DATA RECORDS:
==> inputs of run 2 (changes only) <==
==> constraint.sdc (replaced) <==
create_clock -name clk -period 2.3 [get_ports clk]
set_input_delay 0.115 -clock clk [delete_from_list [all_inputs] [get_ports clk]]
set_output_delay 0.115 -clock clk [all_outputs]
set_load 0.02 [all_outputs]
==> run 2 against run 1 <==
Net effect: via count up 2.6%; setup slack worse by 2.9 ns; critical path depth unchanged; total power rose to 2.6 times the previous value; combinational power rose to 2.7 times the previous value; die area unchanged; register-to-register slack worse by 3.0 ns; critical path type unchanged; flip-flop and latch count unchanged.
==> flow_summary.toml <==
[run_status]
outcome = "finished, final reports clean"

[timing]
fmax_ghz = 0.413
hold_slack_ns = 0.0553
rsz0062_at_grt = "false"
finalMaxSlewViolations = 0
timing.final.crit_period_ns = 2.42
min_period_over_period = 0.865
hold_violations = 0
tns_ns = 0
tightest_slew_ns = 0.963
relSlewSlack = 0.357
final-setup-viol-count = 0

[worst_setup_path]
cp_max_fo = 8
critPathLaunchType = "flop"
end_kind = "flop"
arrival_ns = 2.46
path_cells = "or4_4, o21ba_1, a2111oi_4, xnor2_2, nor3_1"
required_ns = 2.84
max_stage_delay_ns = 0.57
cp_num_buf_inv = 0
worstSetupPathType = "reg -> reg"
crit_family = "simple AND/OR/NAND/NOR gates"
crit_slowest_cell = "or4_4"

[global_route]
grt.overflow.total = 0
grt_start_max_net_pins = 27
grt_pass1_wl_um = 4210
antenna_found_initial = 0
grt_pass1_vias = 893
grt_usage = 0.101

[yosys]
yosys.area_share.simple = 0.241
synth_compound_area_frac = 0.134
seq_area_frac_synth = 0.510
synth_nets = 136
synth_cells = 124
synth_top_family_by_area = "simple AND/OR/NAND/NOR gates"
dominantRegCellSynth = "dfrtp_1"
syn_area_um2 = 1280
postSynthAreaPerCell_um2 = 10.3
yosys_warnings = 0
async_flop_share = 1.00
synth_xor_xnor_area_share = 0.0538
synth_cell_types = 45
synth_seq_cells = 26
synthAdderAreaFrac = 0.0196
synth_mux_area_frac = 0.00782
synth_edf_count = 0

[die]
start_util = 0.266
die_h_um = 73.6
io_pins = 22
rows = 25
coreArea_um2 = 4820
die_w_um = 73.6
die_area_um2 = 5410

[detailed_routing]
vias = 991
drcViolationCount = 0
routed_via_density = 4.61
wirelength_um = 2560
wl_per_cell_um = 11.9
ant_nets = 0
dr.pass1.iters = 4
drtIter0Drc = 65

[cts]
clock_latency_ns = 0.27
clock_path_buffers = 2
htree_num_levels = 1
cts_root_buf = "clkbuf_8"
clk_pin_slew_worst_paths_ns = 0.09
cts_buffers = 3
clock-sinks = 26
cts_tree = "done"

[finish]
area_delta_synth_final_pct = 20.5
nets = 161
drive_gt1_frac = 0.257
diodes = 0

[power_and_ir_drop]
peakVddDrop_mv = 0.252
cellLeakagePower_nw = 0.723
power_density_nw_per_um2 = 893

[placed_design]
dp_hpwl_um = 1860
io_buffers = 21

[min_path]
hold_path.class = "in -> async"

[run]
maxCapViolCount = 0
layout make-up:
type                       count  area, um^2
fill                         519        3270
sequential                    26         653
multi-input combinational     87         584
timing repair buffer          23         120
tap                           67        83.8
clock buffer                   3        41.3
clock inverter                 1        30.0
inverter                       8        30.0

ASSIGNED TASK:
Without changing a single word, reproduce the entries above.

RESULT OF THE TASK:
==> inputs of run 2 (changes only) <==
==> constraint.sdc (replaced) <==
create_clock -name clk -period 2.3 [get_ports clk]
set_input_delay 0.115 -clock clk [delete_from_list [all_inputs] [get_ports clk]]
set_output_delay 0.115 -clock clk [all_outputs]
set_load 0.02 [all_outputs]
==> run 2 against run 1 <==
Net effect: via count up 2.6%; setup slack worse by 2.9 ns; critical path depth unchanged; total power rose to 2.6 times the previous value; combinational power rose to 2.7 times the previous value; die area unchanged; register-to-register slack worse by 3.0 ns; critical path type unchanged; flip-flop and latch count unchanged.
==> flow_summary.toml <==
[run_status]
outcome = "finished, final reports clean"

[timing]
fmax_ghz = 0.413
hold_slack_ns = 0.0553
rsz0062_at_grt = "false"
finalMaxSlewViolations = 0
timing.final.crit_period_ns = 2.42
min_period_over_period = 0.865
hold_violations = 0
tns_ns = 0
tightest_slew_ns = 0.963
relSlewSlack = 0.357
final-setup-viol-count = 0

[worst_setup_path]
cp_max_fo = 8
critPathLaunchType = "flop"
end_kind = "flop"
arrival_ns = 2.46
path_cells = "or4_4, o21ba_1, a2111oi_4, xnor2_2, nor3_1"
required_ns = 2.84
max_stage_delay_ns = 0.57
cp_num_buf_inv = 0
worstSetupPathType = "reg -> reg"
crit_family = "simple AND/OR/NAND/NOR gates"
crit_slowest_cell = "or4_4"

[global_route]
grt.overflow.total = 0
grt_start_max_net_pins = 27
grt_pass1_wl_um = 4210
antenna_found_initial = 0
grt_pass1_vias = 893
grt_usage = 0.101

[yosys]
yosys.area_share.simple = 0.241
synth_compound_area_frac = 0.134
seq_area_frac_synth = 0.510
synth_nets = 136
synth_cells = 124
synth_top_family_by_area = "simple AND/OR/NAND/NOR gates"
dominantRegCellSynth = "dfrtp_1"
syn_area_um2 = 1280
postSynthAreaPerCell_um2 = 10.3
yosys_warnings = 0
async_flop_share = 1.00
synth_xor_xnor_area_share = 0.0538
synth_cell_types = 45
synth_seq_cells = 26
synthAdderAreaFrac = 0.0196
synth_mux_area_frac = 0.00782
synth_edf_count = 0

[die]
start_util = 0.266
die_h_um = 73.6
io_pins = 22
rows = 25
coreArea_um2 = 4820
die_w_um = 73.6
die_area_um2 = 5410

[detailed_routing]
vias = 991
drcViolationCount = 0
routed_via_density = 4.61
wirelength_um = 2560
wl_per_cell_um = 11.9
ant_nets = 0
dr.pass1.iters = 4
drtIter0Drc = 65

[cts]
clock_latency_ns = 0.27
clock_path_buffers = 2
htree_num_levels = 1
cts_root_buf = "clkbuf_8"
clk_pin_slew_worst_paths_ns = 0.09
cts_buffers = 3
clock-sinks = 26
cts_tree = "done"

[finish]
area_delta_synth_final_pct = 20.5
nets = 161
drive_gt1_frac = 0.257
diodes = 0

[power_and_ir_drop]
peakVddDrop_mv = 0.252
cellLeakagePower_nw = 0.723
power_density_nw_per_um2 = 893

[placed_design]
dp_hpwl_um = 1860
io_buffers = 21

[min_path]
hold_path.class = "in -> async"

[run]
maxCapViolCount = 0
layout make-up:
type                       count  area, um^2
fill                         519        3270
sequential                    26         653
multi-input combinational     87         584
timing repair buffer          23         120
tap                           67        83.8
clock buffer                   3        41.3
clock inverter                 1        30.0
inverter                       8        30.0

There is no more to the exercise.